Input data:

From an optimization exercise on the open Yosys and OpenROAD flow, aimed at small area; shortcuts taken in it are not production practice. Only simulation tests tie the RTL to the original design; equivalence was not proved. Power is estimated from default activity; no workload was simulated.

$ cat flow/standard.sh
#!/bin/bash
# synth_recipe.tcl (not shown) runs the flow's synth.tcl, then flattens the netlist and writes it again
# the make line also repeats each setting of config.mk as NAME=value (left out here)
make -C /OpenROAD-flow-scripts/flow DESIGN_CONFIG=/design/flow/config.mk WORK_HOME=/design/flow/orfs CLKGATE_MAP_FILE= SYNTH_SCRIPT=/design/flow/synth_recipe.tcl "${@:-finish}"
$ cat flow/config.mk
export PLATFORM = sky130hd
export DESIGN_NAME = binaryDisplay
export DESIGN_NICKNAME = binaryDisplay
export VERILOG_FILES = /design/flow/design.v
export SDC_FILE = /design/flow/constraint.sdc
export NUM_CORES = 4
export LEC_CHECK = 0
export ABC_AREA = 1
export ABC_CLOCK_PERIOD_IN_PS = 50000
export CAP_MARGIN = 20
export CORE_MARGIN = 2
export CORE_UTILIZATION = 20
export CTS_BUF_LIST = sky130_fd_sc_hd__clkbuf_4
export SLEW_MARGIN = 20
$ cat flow/flow/area.abc
strash
dc2
balance
rewrite
refactor
balance
rewrite
rewrite -z
balance
refactor -z
rewrite -z
balance
dc2
&get -n
&deepsyn -T 240
&put
dc2
dch
amap
topo
$ cat flow/constraint.sdc
create_clock -name core_clock -period 50.0 [get_ports {clk}]
set_input_delay 10.0000 -clock core_clock [delete_from_list [all_inputs] [get_ports {clk}]]
set_output_delay 10.0000 -clock core_clock [all_outputs]
set_load 0.01 [all_outputs]
$ cat flow/flow/run.sh
#!/bin/bash
# Own layout flow: the standard ORFS flow, with two synthesis changes and
# smaller port buffers.
#  - synthesis is ORFS's synth.tcl (through synth_recipe.tcl, so the registers,
#    their names and cells are the standard synthesis's), but the final ABC
#    mapping uses flow/area.abc (area-oriented restructuring and mapping,
#    no gate upsizing), and the full-adder extraction is off;
#  - the ports are buffered with sky130_fd_sc_hd__buf_1.
set -euo pipefail
W=$PWD
sed "s#\$::env(SCRIPTS_DIR)/synth.tcl#$W/my_synth.tcl#" synth_recipe.tcl > my_synth_recipe.tcl
awk -v s="$W/flow/area.abc" '{print} /synth_preamble.tcl/ {print "set abc_args [lreplace $abc_args 1 1 " s "]"}' \
    "$FLOW_HOME/scripts/synth.tcl" > my_synth.tcl
grep -q "lreplace \$abc_args 1 1" my_synth.tcl
bash standard.sh SYNTH_SCRIPT=$W/my_synth_recipe.tcl ADDER_MAP_FILE= \
    "BUFFER_PORTS_ARGS=-buffer_cell sky130_fd_sc_hd__buf_1" finish > standard.log 2>&1
$ cat flow/design.v
module prescaler(
        input wire clk,
        input wire rst,
        output wire clk_out
    );
    reg [4:0] sr;
    wire fb = sr[4] ? ~sr[2] : (sr[2] & ~sr[3]);
    assign clk_out = ~|sr[3:0];
    always @(posedge clk, posedge rst) begin
        if (rst)
            sr <= 5'b10001;
        else
            sr <= {sr[3:0], fb};
    end
endmodule
module binaryDisplay(
        input [12:0] SW,
        input wire clk,
        input reset,
        output [6:0] segmentDisplay,
        output [3:0] an,
        output dp
    );
    wire en;
    prescaler PRESCALER (.clk(clk), .rst(reset), .clk_out(en));
    reg [1:0] sel;
    reg on;
    reg [3:0] digit;
    wire [3:0] nd;
    bcd_digit EXT (.SW(SW), .sel(sel), .d(nd));
    always @(posedge clk, posedge reset) begin
        if (reset) begin
            sel <= 2'd3;
            on <= 1'b0;
        end else if (en) begin
            sel <= sel + 2'd1;
            if (sel == 2'd0)
                on <= 1'b1;
        end
    end
    always @(posedge clk) begin
        if (en)
            digit <= nd;
    end
    assign dp = on;
    assign an = {on & (sel != 2'd0), on & (sel != 2'd3),
                 on & (sel != 2'd2), on & (sel != 2'd1)};
    assign segmentDisplay[0] = on & ((digit == 4'd1) | (digit == 4'd4) | (digit == 4'd12));
    assign segmentDisplay[1] = on & ((digit == 4'd5) | (digit == 4'd6) | (digit == 4'd13) | (digit == 4'd14));
    assign segmentDisplay[2] = on & ((digit == 4'd2) | (digit == 4'd10));
    assign segmentDisplay[3] = on & ((digit == 4'd1) | (digit == 4'd4) | (digit == 4'd7) | (digit == 4'd12) | (digit == 4'd15));
    assign segmentDisplay[4] = on & ((digit == 4'd1) | (digit == 4'd3) | (digit == 4'd4) | (digit == 4'd5) | (digit == 4'd7) | (digit == 4'd9) | (digit == 4'd11) | (digit == 4'd12) | (digit == 4'd13) | (digit == 4'd15));
    assign segmentDisplay[5] = on & ((digit == 4'd1) | (digit == 4'd2) | (digit == 4'd3) | (digit == 4'd7) | (digit == 4'd11) | (digit == 4'd15));
    assign segmentDisplay[6] = on & ((digit == 4'd0) | (digit == 4'd1) | (digit == 4'd7) | (digit == 4'd10) | (digit == 4'd11) | (digit == 4'd15));
endmodule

Task prompt:
Show every line from the entries above in which the word "constraint" appears.

Reply:
export SDC_FILE = /design/flow/constraint.sdc
$ cat flow/constraint.sdc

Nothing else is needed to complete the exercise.